## WHAT IS EXPECTED
Repeat only the stretch of lines below that runs from the line with "setup endpoints to" through the line with "synthArstFlopShare = 0.7842", unaltered.

## Collected data
▽

What follows belongs to an exercise in optimizing a design on an open flow for small area; a production flow would make more cautious choices.
Function was checked by simulation only, so behaviour that the tests miss may differ from the original.
The clock cells of this run come from the design's own scripts or RTL, not from TritonCTS.
No driver is modelled on the clock port, so clock power and skew are understated where the tree is cut down; a real chip needs a root buffer or a tree.
No activity file was given, so power comes from the tool's default toggle rates.

==> flow/config.mk <==
export PLATFORM = sky130hd
export DESIGN_NAME = white_ball_motion
export DESIGN_NICKNAME = white_ball_motion
export VERILOG_FILES = /design/flow/design.v
export SDC_FILE = /design/flow/constraint.sdc
export NUM_CORES = 4
export LEC_CHECK = 0
export CAP_MARGIN = 20
export CORE_MARGIN = 2
export CORE_UTILIZATION = 40
export CTS_BUF_LIST = sky130_fd_sc_hd__clkbuf_4 sky130_fd_sc_hd__clkbuf_8
export PLACE_DENSITY = 0.8
export SLEW_MARGIN = 20
==> flow/constraint.sdc <==
create_clock -name core_clock -period 10.0 [get_ports {clk}]
set_input_delay 2.0000 -clock core_clock [delete_from_list [all_inputs] [get_ports {clk}]]
set_output_delay 2.0000 -clock core_clock [all_outputs]
set_load 0.01 [all_outputs]
==> flow/design.v <==
`default_nettype none
package ball_pkg;
	function automatic logic [18:0] wb_add18(input logic [17:0] a, input logic [17:0] b, input logic cin);
		logic c;
		c = cin;
		for (int i = 0; i < 18; i++) begin
			wb_add18[i] = a[i] ^ b[i] ^ c;
			c = (a[i] & b[i]) | (c & (a[i] ^ b[i]));
		end
		wb_add18[18] = c;
	endfunction
endpackage
`default_nettype wire
`timescale 1ns/10ps
`default_nettype none
module wb_axis #(
	parameter logic [17:0] START_RAW = 18'd0,
	parameter int          HIGH_EDGE = 0
) (
	input  logic        clk,
	input  logic        resetN,
	input  logic        pocket,
	input  logic        sof,
	input  logic        shot_valid,
	input  logic        slow_gift,
	input  logic        fast_gift,
	input  logic [12:0] shot,
	input  logic        dec,
	output logic [17:0] p_q,
	output logic [15:0] v_q
);
	logic [1:0]  blk_q;
	logic        s;
	logic        at_cushion, bounce;
	logic        stop_v;
	logic        fric;
	logic [15:0] r;
	logic [18:0] sum;
	logic [17:0] p_add;
	assign s = v_q[15];
	assign fric = sof & dec;
	assign at_cushion = ($signed(p_q) <= $signed(18'(30*64))) || ($signed(p_q) >= $signed(18'(HIGH_EDGE)));
	assign bounce = at_cushion && blk_q == 2'd0 && !pocket && !sof && !shot_valid && !slow_gift && !fast_gift;
	assign stop_v = (v_q[15:3] == 13'd0 && !(v_q[2] && v_q[1:0] != 2'd0)) || (v_q[15:2] == 14'h3fff);
	always_comb begin
		sum = ball_pkg::wb_add18({{2{s}}, v_q},
			{2'b00, {14{(fric & ~s) | bounce}}, (fric & s) | bounce, fric | bounce},
			!sof & slow_gift & s);
		r   = sum[15:0];
	end
	logic sel_r, sel_nr, sel_h, sel_f, sel_s;
	logic [15:0] v_next;
	assign sel_s  = !pocket && !sof && shot_valid;
	assign sel_h  = !pocket && !sof && !shot_valid && slow_gift;
	assign sel_f  = !pocket && !sof && !shot_valid && !slow_gift && fast_gift;
	assign sel_nr = bounce;
	assign sel_r  = !pocket && (sof ? !stop_v : (!shot_valid && !slow_gift && !fast_gift && !bounce));
	assign v_next = ({16{sel_r}} & r) | ({16{sel_nr}} & ~r) | ({16{sel_h}} & {r[15], r[15:1]}) |
	                ({16{sel_f}} & {v_q[14:0], 1'b0}) | ({16{sel_s}} & {{3{shot[12]}}, shot});
	assign p_add = ball_pkg::wb_add18(p_q, {{2{s}}, v_q} & {18{sof}}, 1'b0);
	always_ff @(posedge clk or negedge resetN) begin
		if (!resetN) begin
			p_q   <= START_RAW;
			v_q   <= '0;
			blk_q <= '0;
		end else begin
			if (pocket) begin
				p_q <= START_RAW;
			end else begin
				p_q <= p_add[17:0];
			end
			v_q <= v_next;
			if (bounce) blk_q <= 2'd1;
			else if (sof && blk_q != 2'd0) blk_q <= blk_q + 2'd1;
		end
	end
endmodule
module white_ball_motion (
	input  logic                     clk,
	input  logic                     resetN,
	input  logic                     start_of_frame,
	input  logic                     hit,
	input  logic                     can_cont,
	input  logic [11-1:0] cursor_x,
	input  logic [11-1:0] cursor_y,
	input  logic [4-1:0] power,
	input  logic                     pocket,
	input  logic                     fast_gift,
	input  logic                     slow_gift,
	output logic signed [12-1:0] pos_x,
	output logic signed [12-1:0] pos_y,
	output logic signed [16-1:0] speed_x,
	output logic signed [16-1:0] speed_y,
	output logic                     moving
);
	logic [17:0] px, py;
	logic [15:0] vx, vy;
	logic        req_level_q, req_q, shot_valid_q;
	logic        req_d;
	logic [12:0] xr_q, mr_n_q;  
	logic [3:0]  pow_n_q;       
	logic [18:0] dx_s, dy_s;
	logic [12:0] m_d;
	logic [3:0]  m_p;
	logic [12:0] row0, row1, row2, row3;
	logic [18:0] acc1, acc2, acc3;
	logic [12:0] prod;
	logic        ovf, pos_ovf, neg_ovf;
	logic [12:0] m_sat;
	assign req_d = hit & can_cont & ~req_level_q;
	assign dx_s = ~ball_pkg::wb_add18(~{{6{px[17]}}, px[17:6]}, {7'h00, cursor_x}, 1'b0);
	assign dy_s = ~ball_pkg::wb_add18(~{{6{py[17]}}, py[17:6]}, {7'h00, cursor_y}, 1'b0);
	assign m_d = ~mr_n_q;
	assign m_p = ~pow_n_q;
	assign row0 = m_d & {13{m_p[0]}};
	assign row1 = {m_d[11:0], 1'b0} & {13{m_p[1]}};
	assign row2 = {m_d[10:0], 2'b0} & {13{m_p[2]}};
	assign row3 = {m_d[9:0], 3'b0} & {13{m_p[3]}};
	assign acc1 = ball_pkg::wb_add18({5'd0, row0}, {5'd0, row1}, 1'b0);
	assign acc2 = ball_pkg::wb_add18({5'd0, acc1[12:0]}, {5'd0, row2}, 1'b0);
	assign acc3 = ball_pkg::wb_add18({5'd0, acc2[12:0]}, {5'd0, row3}, 1'b0);
	assign prod = acc3[12:0];
	assign ovf = (m_p[1] && m_d[12] != m_d[11]) ||
	             (m_p[2] && m_d[12:10] != {3{m_d[12]}}) ||
	             (m_p[3] && m_d[12:9] != {4{m_d[12]}}) ||
	             (row0[12] == row1[12] && acc1[12] != row0[12]) ||
	             (acc1[12] == row2[12] && acc2[12] != acc1[12]) ||
	             (acc2[12] == row3[12] && acc3[12] != acc2[12]);
	assign pos_ovf = !m_d[12] && ovf;
	assign neg_ovf = m_d[12] && (ovf || prod == 13'h1000);
	assign m_sat   = (pos_ovf || neg_ovf) ? {neg_ovf, {11{pos_ovf}}, 1'b1} : prod;
	always_ff @(posedge clk or negedge resetN) begin
		if (!resetN) begin
			req_level_q  <= 1'b0;
			req_q        <= 1'b0;
			shot_valid_q <= 1'b0;
		end else begin
			req_level_q  <= hit & can_cont;
			req_q        <= req_d;
			shot_valid_q <= req_q;
		end
	end
	always_ff @(posedge clk) begin
		xr_q <= req_q ? m_sat : dx_s[12:0];
		mr_n_q <= ~(req_q ? xr_q : dy_s[12:0]);
		if (req_d) pow_n_q <= ~power;
	end
	logic        sx, same;
	logic [18:0] t;
	logic        t_neg, t_zero;
	logic        dec_x, dec_y, dec_x_q, dec_y_q;
	assign sx     = vx[15];
	assign same   = vx[15] ~^ vy[15];
	assign t      = ball_pkg::wb_add18({3'b000, vx[14:0]}, {3'b000, vy[14:0] ^ {15{same}}}, same);
	assign t_neg  = !t[15];
	assign t_zero = t[15] && t[14:0] == 15'd0;
	assign dec_x  = sx ? (t_neg || t_zero) : !t_neg;
	assign dec_y  = sx ? !t_neg : (t_neg || t_zero);
	wb_axis #(
		.START_RAW (18'(280 * 64)),
		.HIGH_EDGE ((639 - 62) * 64)
	) u_x (
		.clk (clk), .resetN (resetN), .pocket (pocket), .sof (start_of_frame),
		.shot_valid (shot_valid_q), .slow_gift (slow_gift), .fast_gift (fast_gift),
		.shot (m_sat), .dec (dec_x_q), .p_q (px), .v_q (vx)
	);
	wb_axis #(
		.START_RAW (18'(185 * 64)),
		.HIGH_EDGE ((479 - 62) * 64)
	) u_y (
		.clk (clk), .resetN (resetN), .pocket (pocket), .sof (start_of_frame),
		.shot_valid (shot_valid_q), .slow_gift (slow_gift), .fast_gift (fast_gift),
		.shot (xr_q), .dec (dec_y_q), .p_q (py), .v_q (vy)
	);
	always_ff @(posedge clk or negedge resetN) begin
		if (!resetN) begin
			speed_x <= '0;
			speed_y <= '0;
			dec_x_q <= 1'b1;
			dec_y_q <= 1'b1;
		end else begin
			speed_x <= vx;
			speed_y <= vy;
			dec_x_q <= dec_x;
			dec_y_q <= dec_y;
		end
	end
	assign pos_x  = px[17:6];
	assign pos_y  = py[17:6];
	assign moving = |{speed_x, speed_y};
endmodule
`default_nettype wire
==> flow/flow/run.sh <==
#!/bin/bash
# Own layout flow: the standard ORFS flow with
#  - no ABC pass inside yosys synth before the adder extraction, and an
#    area-oriented ABC script for the combinational mapping (registers
#    are untouched: same synthesis script, same flops and names),
#  - the smallest buffer for the port buffers,
#  - a small hand-built clock tree (flow/mytree.tcl): one root buffer and
#    eight leaf buffers, balanced by construction.
set -euo pipefail
here=$(pwd)
rm -rf "$here/abc_scripts"
cp -r "$FLOW_HOME/scripts" "$here/abc_scripts"
cp "$here/flow/abc_area.script" "$here/abc_scripts/abc_area.script"
bash standard.sh SCRIPTS_DIR="$here/abc_scripts" ABC_AREA=1 SYNTH_ARGS=-noabc synth > "$here/synth.log" 2>&1
bash standard.sh \
  'BUFFER_PORTS_ARGS=-buffer_cell sky130_fd_sc_hd__buf_1' \
  "PRE_CTS_TCL=$here/flow/mytree.tcl" \
  finish > "$here/layout.log" 2>&1
==> flow/flow/abc_area.script <==
strash
&get -n
&deepsyn -T 60
&put
dch -f
amap
topo
==> flow/flow/mytree.tcl <==
# Used as PRE_CTS_TCL by run.sh.
# Manual clock tree: one root buffer driving 2^WB_CLK_LEVELS leaf buffers,
# each leaf driving the flops of one region (median splits, x then y).
proc wb_build_clock_tree {wb_levels wb_leaf wb_root} {
  set block [ord::get_db_block]
  set db [ord::get_db]
  set clknet [[$block findBTerm clk] getNet]
  set sinks {}
  foreach it [$clknet getITerms] {
    set inst [$it getInst]
    set loc [$inst getLocation]
    lappend sinks [list $it [lindex $loc 0] [lindex $loc 1]]
  }
  set n [llength $sinks]
  # split at the median, alternating x and y, WB_CLK_LEVELS times
  set groups [list $sinks]
  for {set l 0} {$l < $wb_levels} {incr l} {
    set idx [expr {$l % 2 == 0 ? 1 : 2}]
    set next {}
    foreach g $groups {
      set s [lsort -integer -index $idx $g]
      set h [expr {[llength $s] / 2}]
      lappend next [lrange $s 0 [expr {$h - 1}]] [lrange $s $h end]
    }
    set groups $next
  }
  set leafm [$db findMaster $wb_leaf]
  set rootm [$db findMaster $wb_root]
  set root [odb::dbInst_create $block $rootm "wb_clk_root"]
  set rootnet [odb::dbNet_create $block "wb_clk_root_net"]
  $rootnet setSigType CLOCK
  [$root findITerm A] connect $clknet
  [$root findITerm X] connect $rootnet
  set sx 0; set sy 0
  set i 0
  foreach g $groups {
    set leaf [odb::dbInst_create $block $leafm "wb_clk_leaf_$i"]
    set net [odb::dbNet_create $block "wb_clk_leaf_net_$i"]
    $net setSigType CLOCK
    [$leaf findITerm A] connect $rootnet
    [$leaf findITerm X] connect $net
    set gx 0; set gy 0
    foreach s $g {
      set it [lindex $s 0]
      $it disconnect
      $it connect $net
      incr gx [lindex $s 1]; incr gy [lindex $s 2]
    }
    set gx [expr {$gx / [llength $g]}]; set gy [expr {$gy / [llength $g]}]
    $leaf setLocation $gx $gy
    $leaf setPlacementStatus PLACED
    incr sx $gx; incr sy $gy
    incr i
  }
  $root setLocation [expr {$sx / $i}] [expr {$sy / $i}]
  $root setPlacementStatus PLACED
  puts "wb clock tree: $n sinks, $i leaves"
}

# upsize each leaf buffer whose output slew, estimated from the placement,
# is above max_slew (ns)
proc wb_upsize_slow_leaves {big max_slew} {
  set db [ord::get_db]
  set block [ord::get_db_block]
  set bigm [$db findMaster $big]
  set_propagated_clock [all_clocks]
  estimate_parasitics -placement
  foreach inst [$block getInsts] {
    if {![string match "wb_clk_leaf_*" [$inst getName]]} { continue }
    set s [get_property [get_pins [$inst getName]/X] slew_max_rise]
    if {$s > $max_slew} {
      $inst swapMaster $bigm
      puts "wb clock tree: [$inst getName] slew $s, upsized to $big"
    }
  }
}
wb_build_clock_tree 3 sky130_fd_sc_hd__clkbuf_8 sky130_fd_sc_hd__clkbuf_8
wb_upsize_slow_leaves sky130_fd_sc_hd__clkbuf_16 0.112

# the tree is built: the flow's clock_tree_synthesis call only marks the
# clock as propagated, as clock_tree_synthesis itself does
rename clock_tree_synthesis wb_unused_clock_tree_synthesis
proc clock_tree_synthesis {args} {
  set_propagated_clock [all_clocks]
}
==> flow/standard.sh <==
#!/bin/bash
# synth_recipe.tcl (not shown) runs the flow's synth.tcl, then flattens the netlist and writes it again
# the make line also repeats each setting of config.mk as NAME=value (left out here)
make -C /OpenROAD-flow-scripts/flow DESIGN_CONFIG=/design/flow/config.mk WORK_HOME=/design/flow/orfs CLKGATE_MAP_FILE= SYNTH_SCRIPT=/design/flow/synth_recipe.tcl "${@:-finish}"
==> results.txt <==
## registers in the layout, summed over array words and instances (netlist names), 4 cells and up
register / flops
u_x.p_q: 18
u_y.p_q: 18
speed_x: 16
speed_y: 16
u_x.v_q: 16
u_y.v_q: 16
mr_n_q: 13
xr_q: 13
pow_n_q: 4
## layout make-up
type                       count  share of cell area
timing repair buffer         112             0.05237
buffer                         9             0.01737
inverter                     106             0.04144
multi-input combinational    544              0.5051
sequential                   139              0.3477
tap                          280             0.03603
## power by group through the flow
stage / clock (mW) / combinational [mW] / sequential, mW
after floorplan: 0 / 1.20 / 0.998
after global placement: 0 / 1.62 / 1.08
after detailed placement: 0 / 1.70 / 1.09
final: 0.300 / 1.72 / 1.08
after global routing: 0.323 / 1.96 / 1.11
after CTS: 0.303 / 1.71 / 1.08
## logic make-up (layout without fill, tap and decap cells)
family / after synthesis / count (layout) / synth area share
buffers and inverters: 130 / 227 / 0.06524
DFF: 139 / 139 / 0.3816
adders and majority gates: 135 / 135 / 0.2957
and+or+nand+nor: 252 / 252 / 0.1344
AOI/OAI and AO/OA: 157 / 157 / 0.1230
## worst register-to-register path, delay by kind of cell (launching register included)
family          cells  cell delay [ns]
fa+ha+maj          15             6.39
compound gates      8             1.70
simple gates        3             0.55
flops               1             0.47
buf+inv             2             0.18
## worst max path at each step
stage / start / end / slack (ns) / cells after the start
2_1_floorplan: start_of_frame / u_y.v_q[15]$_DFF_PN0_ / 0.12 / 25
3_3_place_gp: pocket / u_x.v_q[15]$_DFF_PN0_ / -0.06 / 29
3_5_place_dp: pocket / u_x.v_q[14]$_DFF_PN0_ / -0.24 / 26
4_1_cts: pocket / u_x.v_q[14]$_DFF_PN0_ / 0.24 / 26
5_1_grt: start_of_frame / u_x.v_q[15]$_DFF_PN0_ / 0.04 / 29
6_report: start_of_frame / u_x.v_q[15]$_DFF_PN0_ / 0.43 / 29
## cells in the mapped netlist (2+ instances only)
master | instances | area [µm²]
fa_1 | 124 | 2482
nor2_1 | 112 | 420.4
clkinv_1 | 106 | 397.9
dfrtp_1 | 99 | 2477
o22ai_1 | 41 | 256.5
nand2_1 | 34 | 127.6
o21ai_0 | 34 | 170.2
nor2b_1 | 29 | 181.4
dfxtp_1 | 26 | 520.5
buf_4 | 24 | 180.2
nor4_1 | 20 | 125.1
o221ai_1 | 19 | 166.4
a21oi_1 | 17 | 85.08
a222oi_1 | 15 | 150.1
nor3_1 | 15 | 75.07
or2_0 | 15 | 93.84
ha_1 | 11 | 137.6
dfstp_2 | 10 | 262.8
nand4_1 | 10 | 62.56
a221oi_1 | 7 | 61.31
nand3_1 | 7 | 35.03
or4_1 | 6 | 45.04
edfxtp_1 | 4 | 120.1
a211oi_1 | 3 | 22.52
o211ai_1 | 3 | 22.52
or3_1 | 3 | 18.77
a22o_1 | 2 | 17.52
a32oi_1 | 2 | 17.52
o21a_1 | 2 | 15.01
o41ai_1 | 2 | 17.52
## repair_timing
action	4_1_cts	5_1_grt
setup endpoints to repair	0	5
hold buffers	0	0
resized for setup	0	5
## layer usage
layer | track usage | share of wire | wire length [µm] | vias to the layer above
met5 | 0 | 0 | 0 | -
li1 | - | - | - | 2994
met3 | 0.04168 | 0.093 | 2220 | 60
met2 | 0.3237 | 0.45 | 10750 | 351
met1 | 0.3048 | 0.42 | 10030 | 3370
met4 | 0.05379 | 0.035 | 826 | 0
==> metrics.cfg <==
[flow_run]
max_cap_viol_count = 0

[routing]
vias = 6775
avgRoutedWirePerCell_um = 20.03
drc = 0
first_pass_iters = 7
ant_nets = 0
vias_per_cell = 5.693
drtIter0Drc = 588
drt_wl_total_um = 23830

[logic_synthesis]
synthArstFlopShare = 0.7842
yosysWarnings = 3
ys.flop_type = dfrtp_1
syn_avg_cell_area_um2 = 10.90
post_synth_instance_area_um2 = 8860
synth.distinct_cells = 41
synth_edf_count = 4
syn-instance-count = 813
yosysSeqAreaShare = 0.3816
ys_seq_elements = 139
syn_nets = 982

[worst_setup_path]
crit_family = adder cells
arrival_ns = 9.87
path_buf_inv = 5
path_max_fanout = 2
r2r_cells = 28
worstSetupPathType = in2reg
r2r_setup_slack_ns = 0.55
timing.rr.start = u_x.p_q[8]$_DFF_PN0_
path_common_cell = fa_1
setup.worst_path.end_class = register
required_ns = 10.30
cp-start-kind = input pin
slowest_delay_ns = 0.46
slowest_stage = fa_1
timing.rr.end = u_x.v_q[15]$_DFF_PN0_

[clock_tree]
path_clk_slew_ns = 0.10
clk_latency_ns = 0.45
post-cts-setup-buffers = 0

[power]
netSwitchingFraction = 0.4782
p_int_mw = 1.618
p_leak_nw = 4.128
p_comb_frac = 0.555
p_total_mw = 3.101
ir_worst_vdd_mv = 0.1539
clkPwrFrac = 0.097
power_density_nw_per_um2 = 319.0
pwr-share-seq = 0.349
p_sw_mw = 1.483

[global_route]
antenna_found_initial = 0
grt_overflow = 0
grt_usage = 0.2092
first_global_vias = 6896
grt_max_degree = 66
grt_pass1_wl_um = 39040

[status]
status = complete, no violations

[layout]
diodes = 0
final_common_cell = fa_1
area_growth_pct = 9.744
fin_nets = 1081
nFillCells = 2043
multi_input_comb_area_um2 = 4911
fin_area_um2 = 9723
mostFrequentLayoutCells = fa_1, nor2_1, clkinv_1
final_core_util = 0.4469
seq_area_um2 = 3381
layout-drive-gt1-share = 0.05385
finalNonFillerCells = 1190

[sta]
timing.fmax_mhz = 104.5
rsz0062_at_grt = false
slew_headroom = 0.4081
finalMaxSlewViolations = 0
skew_ns = 0.02834
finalCritPeriodShare = 0.9569
tightest_slew_ns = 0.8764
finalWorstSetupSlack_ns = 0.4311
setup_violations = 0
hold_viol = 0
tns_ns = 0
holdWs_ns = 0.4619
layout_min_cycle_time_ns = 9.569

[floorplan]
die_height_um = 152.8
start_util = 0.4072
dieArea_um2 = 23360
io_pins = 91
core-area_um2 = 21760
rows = 54
die_x_um = 152.8

[placement]
place_area_um2 = 9545
dp.cells = 1181
dp_hpwl_um = 18910
port_buffers = 90
place_ws_ns = -0.2437
place.gp.congestion = 0.9881

[hold_path]
hp-start = xr_q[1]$_DFF_P_
hold_depth = 1
min_to = mr_n_q[1]$_DFF_P_
hp-class = reg2reg

[afterwards: timing with drivers on the ports]
Ports are ideal in the flow. The routed layout listed here was re-timed in OpenROAD. Step 1: set_driving_cell puts a clkbuf_16 on clk and a buf_2 on each other input, an assumption about the parent block. Step 2 times the ports against the registers' clock, not the clock port: input delays grow and output delays shrink by t, the midpoint of the rising clock arrivals with the driver on. Three values: no drivers, after step 1, after step 2; two values: the first two.
t (ns): 0.477
setup WS [ns]: 0.431 / 0.446 / -0.031
clock arrival spread, ns: 0.030 / 0.031
worst slew at a driven data input, ns: 0.03
pins driven straight from the clock port: 1
With both steps, setup timing fails in this run, where it was met with ideal ports. The setup slack of this run moves by +0.015 ns with the drivers and by -0.462 ns with both steps.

△

## EXERCISE OUTPUT
setup endpoints to repair	0	5
hold buffers	0	0
resized for setup	0	5
## layer usage
layer | track usage | share of wire | wire length [µm] | vias to the layer above
met5 | 0 | 0 | 0 | -
li1 | - | - | - | 2994
met3 | 0.04168 | 0.093 | 2220 | 60
met2 | 0.3237 | 0.45 | 10750 | 351
met1 | 0.3048 | 0.42 | 10030 | 3370
met4 | 0.05379 | 0.035 | 826 | 0
==> metrics.cfg <==
[flow_run]
max_cap_viol_count = 0

[routing]
vias = 6775
avgRoutedWirePerCell_um = 20.03
drc = 0
first_pass_iters = 7
ant_nets = 0
vias_per_cell = 5.693
drtIter0Drc = 588
drt_wl_total_um = 23830

[logic_synthesis]
synthArstFlopShare = 0.7842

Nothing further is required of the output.